Surviving ParadiseI’ll start by saying that I’ve never been on the ocean, nor over it–I’ve waded into it, but I don’t think that really counts.  On top of that, I’m actually afraid of the idea of the ocean; I’m not a great swimmer, and the idea of hundreds of metres of water between me and the bottom scares the daylights out of me.  So it’s maybe surprising that I really enjoy books about remote islands–the remoter the better.  I have a dream of visiting Saint Helena in the South Atlantic, and read a great book this year (Curious Little World by Rex Bartlett) about a Canadian couple who went my dream one better and actually moved to Saint Helena from Winnipeg.

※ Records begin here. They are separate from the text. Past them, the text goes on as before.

==> config.mk <==
export PLATFORM = sky130hd
export DESIGN_NAME = phase_det_ctrl
export DESIGN_NICKNAME = d
export VERILOG_FILES = /design/src/rtl/pdc_pkg.sv /design/src/rtl/pdc_ref_div.sv /design/src/rtl/pdc_pfd.sv /design/src/rtl/pdc_lock.sv /design/src/rtl/phase_det_ctrl.sv
export SDC_FILE = /design/constraint.sdc
export NUM_CORES = 1
export LEC_CHECK = 0
export BUFFER_PORTS_ARGS = -buffer_cell sky130_fd_sc_hd__buf_2
export CAP_MARGIN = 5
export CELL_PAD_IN_SITES_DETAIL_PLACEMENT = 1
export CELL_PAD_IN_SITES_GLOBAL_PLACEMENT = 1
export CORE_AREA = 2 2 79 73
export DETAILED_ROUTE_END_ITERATION = 7
export DIE_AREA = 0 0 81 75
export MAX_ROUTING_LAYER = met4
export PLACE_DENSITY = 0.82
export REMOVE_ABC_BUFFERS = 1
export SETUP_SLACK_MARGIN = 0.1
export SYNTH_ARGS = -nofsm -noshare
export SYNTH_HDL_FRONTEND = slang
export SYNTH_SLANG_ARGS = --single-unit
==> constraint.sdc <==
create_clock -name clk -period 5.8 [get_ports clk]
set_input_delay 0.29 -clock clk [delete_from_list [all_inputs] [get_ports clk]]
set_output_delay 0.29 -clock clk [all_outputs]
set_load 0.02 [all_outputs]
==> src/rtl/pdc_pkg.sv <==
package pdc_pkg;

   // Detector / monitor operating modes (two-bit field of the control word)
   typedef enum logic [1:0] {
      MODE_RUN_QUIET = 2'b00,   // detector on, monitors held low
      MODE_RUN_MON   = 2'b01,   // detector on, monitors driven
      MODE_HANDOFF   = 2'b10,   // detector on until lock, monitors driven
      MODE_OFF       = 2'b11    // detector off, monitors driven
   } pd_mode_e;

   // Position of the word-select bit; only words with this bit clear apply
   localparam int SEL_POS   = 0;
   localparam int RATIO_LSB = 1;

endpackage

==> src/rtl/pdc_ref_div.sv <==
module pdc_ref_div #(
   parameter int RATIO_W   = 10,
   parameter int DEF_RATIO = 1
) (
   input  logic               clk,
   input  logic               rst_n,
   input  logic               ref_i,
   input  logic [RATIO_W-1:0] ratio_i,
   output logic               tick_o
);

   localparam logic [RATIO_W-1:0] DEF_R = RATIO_W'(DEF_RATIO);

   function automatic logic [RATIO_W-1:0] last_index(input logic [RATIO_W-1:0] r);
      return (r <= RATIO_W'(1)) ? '0 : r - RATIO_W'(1);
   endfunction

   logic               ref_q;
   logic               ref_rise;
   logic [RATIO_W-1:0] cnt_q;
   logic [RATIO_W-1:0] last_q;
   logic               tick_q;

   assign ref_rise = ref_i & ~ref_q;
   assign tick_o   = tick_q;

   always_ff @(posedge clk) begin
      if (!rst_n) begin
         ref_q  <= 1'b0;
         cnt_q  <= '0;
         last_q <= last_index(DEF_R);
         tick_q <= 1'b0;
      end else begin
         ref_q  <= ref_i;
         tick_q <= 1'b0;
         if (ref_rise) begin
            if (cnt_q >= last_q) begin
               cnt_q  <= '0;
               tick_q <= 1'b1;
               last_q <= last_index(ratio_i);   // new ratio loads at terminal count
            end else begin
               cnt_q <= cnt_q + RATIO_W'(1);
            end
         end
      end
   end


   tick_single_chk: assert property (@(posedge clk) disable iff (!rst_n)
      tick_q |=> !tick_q);

endmodule

==> src/rtl/pdc_pfd.sv <==
module pdc_pfd (
   input  logic clk,
   input  logic rst_n,
   input  logic en_i,
   input  logic sense_i,
   input  logic ref_tick_i,
   input  logic fbk_tick_i,
   output logic up_o,
   output logic dn_o
);

   logic lead_evt;
   logic lag_evt;
   logic up_q;
   logic dn_q;

   // sense bit exchanges the two detector inputs
   assign lead_evt = sense_i ? fbk_tick_i : ref_tick_i;
   assign lag_evt  = sense_i ? ref_tick_i : fbk_tick_i;

   always_ff @(posedge clk) begin
      if (!rst_n || !en_i) begin
         up_q <= 1'b0;
         dn_q <= 1'b0;
      end else if (up_q && dn_q) begin
         up_q <= 1'b0;
         dn_q <= 1'b0;
      end else begin
         up_q <= up_q | lead_evt;
         dn_q <= dn_q | lag_evt;
      end
   end

   assign up_o = up_q;
   assign dn_o = dn_q;


   both_clear_chk: assert property (@(posedge clk) disable iff (!rst_n)
      (up_q && dn_q) |=> (!up_q && !dn_q));


   held_off_chk: assert property (@(posedge clk) disable iff (!rst_n)
      !en_i |=> (!up_q && !dn_q));

endmodule
## config.mk

```make
export PLATFORM = sky130hd
export DESIGN_NAME = flash_cmd_if
export DESIGN_NICKNAME = d
export VERILOG_FILES = /design/src/rtl/flash_cmd_pkg.sv /design/src/rtl/flash_pin_decode.sv /design/src/rtl/flash_cmd_fsm.sv /design/src/rtl/flash_cell_array.sv /design/src/rtl/flash_cmd_if.sv
export SDC_FILE = /design/constraint.sdc
export NUM_CORES = 1
export LEC_CHECK = 0
export BUFFER_PORTS_ARGS = -buffer_cell sky130_fd_sc_hd__buf_2
export CAP_MARGIN = 40
export CORE_MARGIN = 3
export CORE_UTILIZATION = 34
export DETAILED_ROUTE_END_ITERATION = 6
export PLACE_DENSITY = 0.48
export SLEW_MARGIN = 20
export SYNTH_ARGS = -nofsm -noshare
export SYNTH_HDL_FRONTEND = slang
export SYNTH_SLANG_ARGS = --single-unit
```

## constraint.sdc

```tcl
create_clock -name clk -period 5 [get_ports clk]
set_clock_uncertainty 0.05 [all_clocks]
set_input_delay 0.75 -clock clk [delete_from_list [all_inputs] [get_ports clk]]
set_output_delay 0.75 -clock clk [all_outputs]
set_load 0.05 [all_outputs]
```
===== src/rtl/edge_mask_pkg.sv =====
package edge_mask_pkg;
  localparam int MASK_W = 8;
  localparam int FLAG_W = 4;

  typedef enum logic [1:0] {
    SZ_BYTE = 2'd0,
    SZ_HALF = 2'd1,
    SZ_WORD = 2'd2
  } elemSize_e;

  typedef struct packed {
    elemSize_e size;
    logic      little;
    logic      loadFlags;
  } maskCtrl_t;
endpackage


===== src/rtl/edge_mask_ctrl.sv =====
module edge_mask_ctrl
  import edge_mask_pkg::*;
(
  input  logic [1:0] elemSize,
  input  logic       littleEnd,
  input  logic       flagEn,
  output maskCtrl_t  ctrl
);
  always_comb begin
    ctrl.little    = littleEnd;
    ctrl.loadFlags = flagEn;
    case (elemSize)
      2'd1:    ctrl.size = SZ_HALF;
      2'd2:    ctrl.size = SZ_WORD;
      default: ctrl.size = SZ_BYTE;  // code 3 folds onto byte elements
    endcase
  end
endmodule


===== src/rtl/edge_mask_dp.sv =====
module edge_mask_dp
  import edge_mask_pkg::*;
#(
  parameter int ADDR_W       = 64,
  parameter bit REGISTER_OUT = 1'b1
) (
  input  logic              clk,
  input  logic              rst_n,
  input  maskCtrl_t         ctrl,
  input  logic [ADDR_W-1:0] startAddr,
  input  logic [ADDR_W-1:0] endAddr,
  input  logic              addr32,
  output logic [MASK_W-1:0] maskOut,
  output logic [FLAG_W-1:0] iccFlags,
  output logic [FLAG_W-1:0] xccFlags,
  output logic              flagsValid
);
  localparam int LOW_W   = 32;
  localparam int BLK_LSB = 3;
  localparam int HI_W    = ADDR_W - LOW_W;

  // Address conditioning for the mask path only
  logic [ADDR_W-1:0] effStart, effEnd;
  logic              sameBlock;
  assign effStart  = addr32 ? {{HI_W{1'b0}}, startAddr[LOW_W-1:0]} : startAddr;
  assign effEnd    = addr32 ? {{HI_W{1'b0}}, endAddr[LOW_W-1:0]}   : endAddr;
  assign sameBlock = (effStart[ADDR_W-1:BLK_LSB] == effEnd[ADDR_W-1:BLK_LSB]);

  logic [2:0] offL, offR;
  assign offL = effStart[2:0];
  assign offR = effEnd[2:0];

  logic [MASK_W-1:0] leftM, rightM, maskNext;
  logic [3:0]        nibL, nibR;
  logic [1:0]        pairL, pairR;

  always_comb begin
    nibL  = 4'h0;
    nibR  = 4'h0;
    pairL = 2'b00;
    pairR = 2'b00;
    leftM  = '0;
    rightM = '0;
    case (ctrl.size)
      SZ_HALF: begin
        if (ctrl.little) begin
          nibL = 4'hF << offL[2:1];
          nibR = 4'hF >> (2'd3 - offR[2:1]);
        end else begin
          nibL = 4'hF >> offL[2:1];
          nibR = 4'hF << (2'd3 - offR[2:1]);
        end
        leftM  = {4'h0, nibL};
        rightM = {4'h0, nibR};
      end
      SZ_WORD: begin
        if (ctrl.little) begin
          pairL = 2'b11 << offL[2];
          pairR = 2'b11 >> (~offR[2]);
        end else begin
          pairL = 2'b11 >> offL[2];
          pairR = 2'b11 << (~offR[2]);
        end
        leftM  = {6'h00, pairL};
        rightM = {6'h00, pairR};
      end
      default: begin
        if (ctrl.little) begin
          leftM  = 8'hFF << offL;
          rightM = 8'hFF >> (3'd7 - offR);
        end else begin
          leftM  = 8'hFF >> offL;
          rightM = 8'hFF << (3'd7 - offR);
        end
      end
    endcase
    maskNext = sameBlock ? (leftM & rightM) : leftM;
  end

  generate
    if (REGISTER_OUT) begin : g_regMask
      logic [MASK_W-1:0] maskQ;
      always_ff @(posedge clk or negedge rst_n) begin
        if (!rst_n) maskQ <= '0;
        else        maskQ <= maskNext;
      end
      assign maskOut = maskQ;
    end else begin : g_combMask
      assign maskOut = rst_n ? maskNext : '0;
    end
  endgenerate

  // Flag path: untruncated operands
  logic [ADDR_W-1:0] diff;
  logic [FLAG_W-1:0] xccNext, iccNext;
  assign diff = startAddr - endAddr;

  always_comb begin
    xccNext[3] = diff[ADDR_W-1];
    xccNext[2] = (diff == '0);
    xccNext[1] = (startAddr[ADDR_W-1] ^ endAddr[ADDR_W-1]) &
                 (diff[ADDR_W-1] ^ startAddr[ADDR_W-1]);
    xccNext[0] = (startAddr < endAddr);
    iccNext[3] = diff[LOW_W-1];
    iccNext[2] = (diff[LOW_W-1:0] == '0);
    iccNext[1] = (startAddr[LOW_W-1] ^ endAddr[LOW_W-1]) &
                 (diff[LOW_W-1] ^ startAddr[LOW_W-1]);
    iccNext[0] = (startAddr[LOW_W-1:0] < endAddr[LOW_W-1:0]);
  end

  always_ff @(posedge clk or negedge rst_n) begin
    if (!rst_n) begin
      iccFlags   <= '0;
      xccFlags   <= '0;
      flagsValid <= 1'b0;
    end else begin
      flagsValid <= ctrl.loadFlags;
      if (ctrl.loadFlags) begin
        iccFlags <= iccNext;
        xccFlags <= xccNext;
      end
    end
  end
endmodule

Peter Rudiak-Gould, author of Surviving Paradise: One Year on a Disappearing Island, had an entirely different motive when he moved to Ujae in the Marshall Islands, situated halfway between the Philippines and Hawaii in the Pacific Ocean.  He went to teach English for a year on this remote island in a remote archipelago which is a protectorate of the United States.  As the only foreigner on an island whose nearest neighbour is 30 miles away, Rudiak-Gould faced special challenges.

The author was only twenty-one when he landed on Ujae for the first time, committed to spending a year there teaching English to students in one of the worst schools in one of the worst educational systems in the entire Pacific.  He not only faced the challenges of teaching children who were largely unmotivated, but parents who didn’t seem to care that much about education either.  Outside of school, he faced a culture very different from his own, seeming to treat its children with a disregard that was shocking to him.  It was far removed from the tropical paradise he had imagined when he signed up to teach there, and the language barrier, food, lodgings, and climate all challenge him greatly.

Rudiak-Gould writes well–passionately and intellectually–about his experiences and frustrations, and comes to understand his new home to a degree which seemed impossible at the start, although ultimately he realizes the island and its culture are too different from his own for him to become truly at-home there.  Like the best travel literature, Surviving Paradise teaches us as much about our own culture as about the foreign culture within which the book immerses us.